在单/多个聚腺苷酸化位点基因中识别可变聚腺苷酸化事件的方法的基准测试。
Benchmarking of methods that identify alternative polyadenylation events in single-/multiple-polyadenylation site genes.
作者信息
Tian Qiuxiang, Zou Quan, Jia Linpei
机构信息
College of Information Science and Engineering, Hunan University, Changsha, Hunan, 410082, China.
School of Information Technology and Administration, Hunan University of Finance and Economics, Changsha, 410205, China.
出版信息
NAR Genom Bioinform. 2025 May 14;7(2):lqaf056. doi: 10.1093/nargab/lqaf056. eCollection 2025 Jun.
Alternative polyadenylation (APA) is a widespread post-transcriptional mechanism that diversifies gene expression by generating messenger RNA isoforms with varying 3' untranslated regions. Accurate identification and quantification of transcriptome-wide polyadenylation site (PAS) usage are essential for understanding APA-mediated gene regulation and its biological implications. In this review, we first review the landscape of computational tools developed to identify APA events from RNA sequencing (RNA-seq) data. We then benchmarked five PAS prediction tools and seven APA detection algorithms using five RNA-seq datasets derived from clear cell renal cell carcinoma (ccRCC) and adjacent normal tissues.

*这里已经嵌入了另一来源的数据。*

Source: an optimization exercise on an open RTL-to-GDS flow (aim: small area, a short achievable clock period and few clock cycles). Production flows keep margins and buffers that such runs may drop.
Where RTL was checked, it was by simulation tests only, not by an equivalence proof against the original.
The RTL of run 1 was laid out without a check of its function.
Power is estimated from default activity; no workload was simulated.

==> flow/design.v (outline; a module is shown in full before it is edited, if it fits) <==
// module pfpp_engine: 1045 lines
module pfpp_engine (
    input  wire         clk,
    input  wire         rst,
    input  wire         cmd_valid,
    input  wire [63:0]  cmd_word,
    output wire         busy,
    output reg  [3:0]   err,
    output wire [31:0]  result,
    output reg  [127:0] dirty,
    input  wire         cfg_coalesce,
    input  wire [31:0]  cfg_opc,        
    input  wire [15:0]  cfg_nopb,       
    input  wire [2:0]   cfg_rowlen,
    input  wire [2:0]   cfg_endlen,
    input  wire [12:0]  cfg_src_len,    
    input  wire [8:0]   cfg_pal_len,    
    output wire [6:0]   fb_addr,
    output wire         fb_we,
    output wire [127:0] fb_wdata,
    input  wire [127:0] fb_rdata,
    output wire [11:0]  src_addr,
    input  wire [7:0]   src_rdata,
    output wire [7:0]   pal_addr,
    input  wire [23:0]  pal_rdata,
    output reg          bus_req,
    output reg  [1:0]   bus_kind,
    output reg  [7:0]   bus_byte,
    input  wire         bus_done,
    input  wire         bus_err
);
  // ...
==> flow/run.sh <==
#!/bin/bash
# synth_recipe.tcl (not shown) runs the flow's synth.tcl, then flattens the netlist and writes it again
# the make line also repeats each setting of config.mk as NAME=value (left out here)
make -C /OpenROAD-flow-scripts/flow DESIGN_CONFIG=/design/flow/config.mk WORK_HOME=/design/flow/orfs CLKGATE_MAP_FILE= SYNTH_SCRIPT=/design/flow/synth_recipe.tcl finish
==> flow/config.mk <==
export PLATFORM = sky130hd
export DESIGN_NAME = pfpp_engine
export DESIGN_NICKNAME = pfpp_engine
export VERILOG_FILES = /design/flow/design.v
export SDC_FILE = /design/flow/constraint.sdc
export NUM_CORES = 4
export LEC_CHECK = 0
export CAP_MARGIN = 20
export CORE_MARGIN = 2
export CORE_UTILIZATION = 40
export SETUP_SLACK_MARGIN = 5
export SLEW_MARGIN = 20
==> flow/constraint.sdc <==
create_clock -name core_clock -period 10.0 [get_ports {clk}]
set_input_delay 2.0000 -clock core_clock [delete_from_list [all_inputs] [get_ports {clk}]]
set_output_delay 2.0000 -clock core_clock [all_outputs]
set_load 0.01 [all_outputs]
==> reports/results.md, run 1 <==
| Item | This run | Unit |
|---|---|---|
| Final period demand of the worst path | 4.24 | ns |
| Worst Tran Pin Value | 1.17 | ns |
| Number of different library cells in the post-synthesis netlist | 94 | - |
| Cell count of the worst hold path | 1 | - |
| Final hold vios | 0 | - |
| Worst setup path class | in -> reg | - |
| Number of flops mapped to enable cells by yosys | 251 | - |
| Total power consumption of the routed design | 6.82 | mW |
| Most frequent cells after synthesis | 424 x sky130_fd_sc_hd__nor2_1, 284 x sky130_fd_sc_hd__o21ai_0, 259 x sky130_fd_sc_hd__dfxtp_1, 256 x sky130_fd_sc_hd__nand2_1, 251 x sky130_fd_sc_hd__edfxtp_1 | - |
| Post-route antenna net violation count | 0 | - |
| Count of max-cap constraint violations | 0 | - |
| Register-to-register setup slack | 5.91 | ns |
| Most frequent cells in the layout | 619 x sky130_fd_sc_hd__clkdlybuf4s50_1, 422 x sky130_fd_sc_hd__nor2_1, 282 x sky130_fd_sc_hd__o21ai_0 | - |
| Share of the final layout cell area in sequential cells | 29.1 | % |
| Finish-stage setup viols | 0 | - |
| Flip-flop cell with the highest count after synthesis | sky130_fd_sc_hd__dfxtp_1 | - |
| X dimension of the die | 299 | microns |
| Met3 track demand over resource in global routing | 5.32 | % |
| Count of routing violations after the opening detailed-route iteration | 3,008 | - |
| Largest incremental delay on the critical path | 0.70 | ns |
| Sequential cell area | 12,700 | sq um |
| Startpoint Class | primary input | - |
| Synthesized area divided by synthesized cell count | 9.24 | sq um |
| Dominant power group | sequential cells | - |
| Syn-to-layout area delta | 26.1 | % |
| Warning count from the yosys run | 1 | - |
| Most congested layer reported by global routing | met2 | - |
| Clock distribution area overhead in the final layout | 4.65 | % |
| Worst-case reg-to-reg path depth | 8 | - |
| Status | no timing/DRC/antenna violations | - |
| Grt total ovfl | 0 | - |
| Fraction of the yosys area taken by sequential cells | 36.7 | % |
| Detailed-route DRC error count | 0 | - |
| Via total after detailed routing | 31,743 | - |
| Detailed-placement wirelength estimate | 106 | mm |
==> run 2: changes to the inputs <==
--- a/flow/design.v
+++ b/flow/design.v
@@ -82,16 +82,18 @@
     reg [2:0]   ph;
     reg [1:0]   tt;
     reg [3:0]   tk;
     reg [2:0]   tcnt;
     reg         tfail, tmore;
     reg [6:0]   bs;
     reg [6:0]   pe_r;          
     reg         pany_r, more_r;
+    reg         dq_we, dq_val, dq_bulk, rlast;
+    reg [6:0]   dq_addr;
     assign busy     = busy_r;
     assign result   = {16'd0, res};
     assign fb_addr  = fa_r;
     assign fb_we    = we_r;
     assign fb_wdata = rb;
     assign src_addr = fe[14:3];
     assign pal_addr = pa_r;
     wire bpp8   = fl[0];
@@ -732,53 +734,42 @@
     wire [7:0] fbyte0  = fb_rdata[7:0];
     wire [7:0] gla_row = rev8({1'b0, rrow[6:0]} + 8'd1);
     wire       more    = cfg_coalesce && pany && (pe == rrow_i[6:0]) && (rrow[6:0] != 7'd127);
     always @(posedge clk) begin
         pe_r   <= pe;
         pany_r <= pany;
         more_r <= more;
     end
-    reg        dwe, dval, dbulk, dbv;
-    always @(*) begin
-        dwe = 1'b0; dval = 1'b1; dbulk = 1'b0; dbv = 1'b0;
-        case (1'b1)
-            state[I_RAST]: dwe = we_r;
-            state[I_BLIT]: dwe = we_r;
-            state[I_BUS]:  begin dwe = (tt == T_UPD) && (ph == P_DATA); dval = 1'b0; end
-            state[I_REST]: dwe = 1'b1;
-            state[I_CLRW]: begin dbulk = (fa_r == 7'd127); dbv = tfail; end
-            default: ;
-        endcase
-    end
-    wire [6:0] daddr = (state[I_RAST]) ? wrow : rrow[6:0];
     integer r;
     always @(posedge clk) begin
         if (rst)
             dirty <= 128'd0;
-        else if (dbulk)
-            dirty <= {128{dbv}};
+        else if (dq_bulk)
+            dirty <= {128{tfail}};
         else
             for (r = 0; r < 128; r = r + 1)
-                if (dwe && daddr == r) dirty[r] <= dval;
+                if (dq_we && dq_addr == r) dirty[r] <= dq_val;
     end
     always @(posedge clk) begin
         if (rst) begin
             state   <= S_IDLE;
             busy_r  <= 1'b0;
             err     <= E_OK;
             res     <= 16'd0;
             bus_req <= 1'b0;
             we_r    <= 1'b0;
             zap     <= 1'b0;
             rdv     <= 1'b0;
             v1 <= 1'b0; v2 <= 1'b0; v3 <= 1'b0; v4 <= 1'b0; v5 <= 1'b0; v6 <= 1'b0;
             pbad <= 1'b0;
+            dq_we <= 1'b0; dq_bulk <= 1'b0;
         end else begin
             zap <= 1'b0;
+            dq_we <= 1'b0; dq_bulk <= 1'b0;
             rdv <= isrd;
             v2 <= v1; v3 <= v2; v4 <= v3; v5 <= v4; v6 <= v5;
             pbad <= v2 && pal_bad;
             case (1'b1)
                 state[I_IDLE]: begin
                     op   <= cmd_word[3:0];
                     col  <= cmd_word[4];
                     fl   <= cmd_word[7:5];
@@ -891,16 +882,17 @@
                     end else if (lastw) begin
                         we_r <= 1'b0; isrd <= 1'b0;
                         err <= E_OK; state <= S_IDLE; busy_r <= 1'b0;
                     end else if ((we_r || !full_n) && !rdone) begin
                         rrow <= rrow_i; fa_r <= rrow_i[6:0];
                         isrd <= 1'b1; we_r <= 1'b0;
                     end else if (full_n) begin
                         fa_r <= wrow_n; we_r <= 1'b1; isrd <= 1'b0;
+                        dq_we <= 1'b1; dq_addr <= wrow_n; dq_val <= 1'b1;
                     end else begin
                         we_r <= 1'b0; isrd <= 1'b0;
                     end
                 end
                 state[I_BLIT]: begin
                     fst <= 1'b0;
                     if (rend != 8'd0) begin
                         v1   <= 1'b1;
@@ -923,29 +915,34 @@
                         we_r <= 1'b0;
                         err <= E_OK; state <= S_IDLE; busy_r <= 1'b0;
                     end else if (v3 && !v2 && (rbad || palerr || pbad)) begin
                         v1 <= 1'b0; v2 <= 1'b0; v3 <= 1'b0; v4 <= 1'b0; v5 <= 1'b0; v6 <= 1'b0;
                         err <= rbad ? E_SRCRANGE : E_PALRANGE;
                         state <= S_IDLE; busy_r <= 1'b0;
                     end else if (v6 && !v5) begin
                         we_r <= 1'b1;
+                        dq_we <= 1'b1; dq_addr <= rrow[6:0]; dq_val <= 1'b1;
                     end
                 end
                 state[I_CLRW]: begin
                     fa_r <= fa_r + 7'd1;
+                    dq_bulk <= (fa_r == 7'd126);
                     if (fa_r == 7'd127) begin
                         we_r <= 1'b0;
                         err <= code; state <= S_IDLE; busy_r <= 1'b0;
                     end
                 end
                 state[I_REST]: begin
-                    rrow <= rrow - 8'd1;
-                    if (rrow[6:0] == bs) begin
+                    if (rlast) begin
                         err <= E_BUS; state <= S_IDLE; busy_r <= 1'b0;
+                    end else begin
+                        dq_we <= 1'b1; dq_addr <= rrow[6:0]; dq_val <= 1'b1;
+                        rrow <= rrow - 8'd1;
+                        rlast <= (rrow[6:0] == bs);
                     end
                 end
                 state[I_BUS]: begin
                     if (bus_done) begin
                         if (ph == P_DEASSERT) begin
                             case (tt)
                                 T_CLR: begin
                                     bus_req <= 1'b0;
@@ -957,16 +954,17 @@
                                 T_NOP: begin
                                     bus_req <= 1'b0;
                                     err <= (tfail | bus_err) ? E_BUS : E_OK;
                                     state <= S_IDLE; busy_r <= 1'b0;
                                 end
                                 default: begin
                                     if (tfail | bus_err) begin
                                         bus_req <= 1'b0;
+                                        rlast <= 1'b0;
                                         state <= S_REST;
                                     end else begin
                                         tt <= pany_r ? T_UPD : T_NOP;
                                         rrow <= {1'b0, pe_r}; fa_r <= pe_r; bs <= pe_r;
                                         tfail <= 1'b0;
                                         ph <= P_ASSERT; bus_kind <= K_ASSERT;
                                     end
                                 end
@@ -989,16 +987,17 @@
                                         bus_byte <= (tt == T_CLR) ? cfg_opc[23:16] : cfg_nopb[15:8];
                                     end
                                 end
                                 P_SECOND: begin
                                     ph <= P_DEASSERT; bus_kind <= K_DEASSERT;
                                 end
                                 P_ADDR: begin
                                     ph <= P_DATA; tk <= 4'd0;
+                                    dq_we <= 1'b1; dq_addr <= rrow[6:0]; dq_val <= 1'b0;
                                     bus_byte <= ~rev8(fbyte0);
                                 end
                                 P_DATA: begin
                                     if (tk != 4'd15) begin
                                         tk <= tk + 4'd1;
                                         bus_byte <= ~rev8(fb_rdata[(tk + 4'd1)*8 +: 8]);
                                         if (tk == 4'd14) begin
                                             tmore <= more_r;
==> run 2 against run 1 <==
Against the previous run:
- design area rose by 0.60%
- clock skew rose by 0.035 ns
- still clean
- cell count rose by 0.53%
- sequential cell count rose by 11
- first-iteration DRC count rose by 12%
- die area rose by 0.64%
==> reports/results.md, run 2 <==
| Item | This run | Unit | vs previous |
|---|---|---|---|
| Status | no timing/DRC/antenna violations | - | unchanged |
| Mapped cell area | 34,900 | sq um | was 34,700 sq um |
| Count of routing violations after the opening detailed-route iteration | 3,376 | - | was 3,008 |
| Final hold vios | 0 | - | unchanged |
| Required arrival time at the worst endpoint | 10.31 | ns | was 10.28 ns |
| Via total after detailed routing | 31,905 | - | was 31,743 |
| Clock group share of total power | 33.8 | % | was 33.7% |
| Synth Instances | 3,791 | - | was 3,755 |
| Syn-to-layout area delta | 26.1 | % | about the same |
| Critical register-to-register path endpoint | rend[6] | - | was xr[2] |
| Filler Cells Inserted | 8,173 | - | was 8,046 |
| Crit end category | flop | - | unchanged |
| Number of buffers inserted by hold repair at cts | 0 | - | unchanged |
| WHS Endpoint | boff_d[0] | - | was v5 |
| Final design utilization | 50.8 | % | was 50.7% |
| Registers with the highest flip-flop counts | dirty x128, rb x128, fe x25 | - | unchanged |
| Number of global-route vias before repair | 30,656 | - | was 30,606 |
| Data arrival, critical path | 4.51 | ns | was 4.52 ns |
| Synthesized area divided by synthesized cell count | 9.21 | sq um | was 9.24 sq um |
| Instance area at placement | 41,900 | sq um | was 41,700 sq um |
| Int Pwr | 4.63 | mW | was 4.60 mW |
| Slowest cell on the critical path | sky130_fd_sc_hd__o31ai_4 | - | was sky130_fd_sc_hd__clkdlybuf4s50_1 |
| Total power consumption of the routed design | 6.82 | mW | about the same |
| Sequential cell area | 13,000 | sq um | was 12,700 sq um |
| Leakage | 17.6 | nW | was 16.6 nW |
| Critical path's top delay family | simple AND/OR/NAND/NOR gates | - | was compound AO/OA/AOI/OAI gates |
| Cell type with the highest aggregate area in the netlist | sky130_fd_sc_hd__edfxtp_1 | - | unchanged |
| Overall fraction of global-route tracks in use | 29.9 | % | was 30.2% |
| Class of the most critical hold timing path | reg -> reg | - | unchanged |
| Most frequent cells in the layout | 619 x sky130_fd_sc_hd__clkdlybuf4s50_1, 440 x sky130_fd_sc_hd__nor2_1, 313 x sky130_fd_sc_hd__a21oi_1 | - | was 619 x sky130_fd_sc_hd__clkdlybuf4s50_1, 422 x sky130_fd_sc_hd__nor2_1, 282 x sky130_fd_sc_hd__o21ai_0 |
| Detailed-route DRC error count | 0 | - | unchanged |
| Fraction of layout cells with a size suffix above 1 | 9.74 | % | was 9.97% |
| Buffer levels on the longest clock path | 3 | - | unchanged |
| Clock buffers created by TritonCTS | 60 | - | was 61 |
| Largest fanout on the critical path | 19 | - | was 14 |
| Post-route fraction of the period consumed by the critical path | 42.0 | % | was 42.4% |
| Worst-case reg-to-reg path depth | 9 | - | was 8 |
| Number of nets in the finished design | 4,795 | - | was 4,767 |
| Detailed-placement wirelength estimate | 105 | mm | was 106 mm |
| Fraction of power spent switching nets | 32.2 | % | was 32.6% |
| H-tree lvl count | 2 | - | unchanged |
| X dimension of the die | 300 | microns | was 299 microns |
| Proportion of power drawn by combinational gates | 28.3 | % | was 28.6% |
| HP Start | fe[0] | - | was v4 |
| Part of the total power dissipated in sequential elements | 37.9 | % | was 37.7% |
| Post-CTS resize count | 0 | - | unchanged |
| Count of max-cap constraint violations | 0 | - | unchanged |
| Row count | 108 | - | unchanged |
| Final Slew Violations | 0 | - | unchanged |
| Clock transition at the register clock pins on the worst setup and hold paths after CTS | 0.07 | ns | was 0.06 ns |
| Worst Setup Slack post-DPL | 5.25 | ns | was 5.17 ns |
| Finish-stage setup viols | 0 | - | unchanged |
| Total area of multi-input combinational cells | 20,000 | sq um | was 20,100 sq um |
| Effective utilization at floorplan | 40.3 | % | was 40.2% |
| Die Y | 300 | microns | was 299 microns |
| Ordered list of cells on the worst path | nor3_1 > nand3_1 > nor4_1 > o22ai_1 > nor4_1 > buf_4 > o21bai_1 > o31ai_4 > buf_4 | - | was clkdlybuf4s50_1 > nor2_1 > a21oi_1 > nor2_1 > nor2_1 > nor3_1 > a21oi_1 > a21oi_1 |
| Cell count of the worst hold path | 0 | - | was 1 |
| Non-filler cells in the finished layout | 5,481 | - | was 5,452 |
| Buffers plus inverters on the worst setup path | 2 | - | was 1 |
| Flip-flop cell with the highest count after synthesis | sky130_fd_sc_hd__dfxtp_1 | - | unchanged |
| Pwr per Cell Area | 155 | nW/um^2 | was 156 nW/um^2 |
| Number of ports placed on the die boundary | 638 | - | unchanged |
| Worst Tran Pin Value | 1.37 | ns | was 1.17 ns |
| Switching power | 2.20 | mW | was 2.22 mW |
| Number of antenna violations at the first check in global routing | 8 | - | was 7 |
| R2R Path Start | fe[2] | - | unchanged |
| Unrepaired setup endpoints after global routing | false | - | unchanged |
| Wire length after detailed routing | 139 | mm | about the same |
| Number of iterations in the first detailed-routing pass | 6 | - | was 5 |
| Number of flops mapped to enable cells by yosys | 260 | - | was 251 |
| Clock skew after layout | 0.0578 | ns | was 0.0229 ns |
| Peak supply drop | 145 | uV | was 147 uV |
| Most frequent cells after synthesis | 441 x sky130_fd_sc_hd__nor2_1, 314 x sky130_fd_sc_hd__a21oi_1, 261 x sky130_fd_sc_hd__dfxtp_1, 260 x sky130_fd_sc_hd__edfxtp_1, 256 x sky130_fd_sc_hd__nand2_1 | - | was 424 x sky130_fd_sc_hd__nor2_1, 284 x sky130_fd_sc_hd__o21ai_0, 259 x sky130_fd_sc_hd__dfxtp_1, 256 x sky130_fd_sc_hd__nand2_1, 251 x sky130_fd_sc_hd__edfxtp_1 |
| Vias per inst | 5.82 | - | about the same |
| Final period demand of the worst path | 4.20 | ns | was 4.24 ns |
| Worst setup path class | reg -> reg | - | was in -> reg |
| Peak Freq | 238 | MHz | was 236 MHz |
| Grt total ovfl | 0 | - | unchanged |
| Buffers added on ports | 620 | - | unchanged |
| Setup TNS after final layout | 0 | ns | unchanged |
| Fraction of synthesis flops using an asynchronous set or reset pin | 0 | % | unchanged |
| Routed len/inst | 25.3 | microns | was 25.5 microns |
| Routability congestion estimate | 0.952 | - | was 0.961 |
| Root buffer selected by CTS | sky130_fd_sc_hd__clkbuf_16 | - | unchanged |
| Area share of the largest cell type after synthesis | 22.4 | % | was 21.7% |
| Cell area after layout | 44,000 | sq um | was 43,800 sq um |
| Number of different library cells in the post-synthesis netlist | 92 | - | was 94 |
| Global-route wire length before repair | 203 | mm | was 204 mm |
| Post-CTS setup-driven buffer insertion count | 0 | - | unchanged |
| CTS sink count | 521 | - | was 510 |
| Least setup slack across all paths after layout | 5.80 | ns | was 5.76 ns |
| Warning count from the yosys run | 1 | - | unchanged |
| Cell with the most instances after synthesis | sky130_fd_sc_hd__nor2_1 | - | unchanged |
| WHS | 0.423 | ns | was 0.429 ns |
| Largest cells by area after synthesis | sky130_fd_sc_hd__edfxtp_1 22%, sky130_fd_sc_hd__dfxtp_1 15%, sky130_fd_sc_hd__fa_1 6.8% | - | was sky130_fd_sc_hd__edfxtp_1 22%, sky130_fd_sc_hd__dfxtp_1 15%, sky130_fd_sc_hd__fa_1 6.9% |
| Worst path depth | 9 | - | was 8 |
| Fraction of the yosys area taken by sequential cells | 37.3 | % | was 36.7% |
| Core outline area | 86,600 | sq um | was 86,300 sq um |
| CTS tree | done | - | unchanged |
| Area of the die | 89,700 | sq um | was 89,100 sq um |
| Startpoint Class | flop | - | was primary input |
| Largest incremental delay on the critical path | 0.76 | ns | was 0.70 ns |
| Dpl cells | 5,361 | - | was 5,334 |
| Largest net degree at the start of global routing | 113 | - | was 126 |
| Headroom to the max-slew limit | 8.13 | % | was 21.3% |
| Post-synthesis sequential element count | 521 | - | was 510 |
| Post-route antenna net violation count | 0 | - | unchanged |
| Register-to-register setup slack | 5.80 | ns | was 5.91 ns |
| Most common library cell in the layout ignoring fill and taps | sky130_fd_sc_hd__clkdlybuf4s50_1 | - | unchanged |
| Clk Latency, worst-skew pair | 0.66 | ns | was 0.65 ns |
## run 2: cell types whose count changed in the layout (fill, tap and decap cells not counted), sizes merged, moves of 9 or more
cell / previous run / this run
nor2b: 41 / 31
and2: 16 / 40
mux2i: 158 / 144
nor3: 58 / 78
a21oi: 191 / 314
edfxtp: 251 / 260
mux2: 159 / 145
nand3: 65 / 74
a211oi: 40 / 71
xnor2: 59 / 49
o21a: 16 / 27
nor2: 424 / 442
o21ai: 288 / 157
a221oi: 45 / 35
## run 2: area by class of cell
type / instances / share of cell area [%]
Antenna cell: 5 / 0.0284
Clock buffer: 78 / 3.90
Clock inverter: 36 / 0.762
Inverter: 238 / 2.03
Multi-Input combinational cell: 2783 / 45.5
Sequential cell: 521 / 29.6
Tap cell: 1155 / 3.28
Timing Repair Buffer: 665 / 14.9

By evaluating tool performance across genes with either single or multiple PASs, we revealed substantial variation in accuracy, sensitivity, and consistency among the tools. Based on this comparative analysis, we offer practical guidelines for tool selection and propose considerations for improving APA detection accuracy. Additionally, our analysis identified CCNL2 as a candidate gene exhibiting significant APA regulation in ccRCC, highlighting its potential as a disease-associated biomarker.
可变多聚腺苷酸化(Alternative polyadenylation,APA)是一种广泛存在的转录后机制,它通过产生具有不同3'非翻译区的信使RNA异构体来使基因表达多样化。全转录组范围内多聚腺苷酸化位点(Polyadenylation site,PAS)使用情况的准确识别和定量对于理解APA介导的基因调控及其生物学意义至关重要。在本综述中,我们首先回顾了为从RNA测序(RNA-seq)数据中识别APA事件而开发的计算工具的概况。然后,我们使用来自透明细胞肾细胞癌(Clear cell renal cell carcinoma,ccRCC)和相邻正常组织的五个RNA-seq数据集,对五种PAS预测工具和七种APA检测算法进行了基准测试。通过评估具有单个或多个PAS的基因的工具性能,我们揭示了这些工具在准确性、敏感性和一致性方面存在很大差异。基于此比较分析,我们提供了工具选择的实用指南,并提出了提高APA检测准确性的注意事项。此外,我们的分析确定CCNL2为在ccRCC中表现出显著APA调控的候选基因,突出了其作为疾病相关生物标志物的潜力。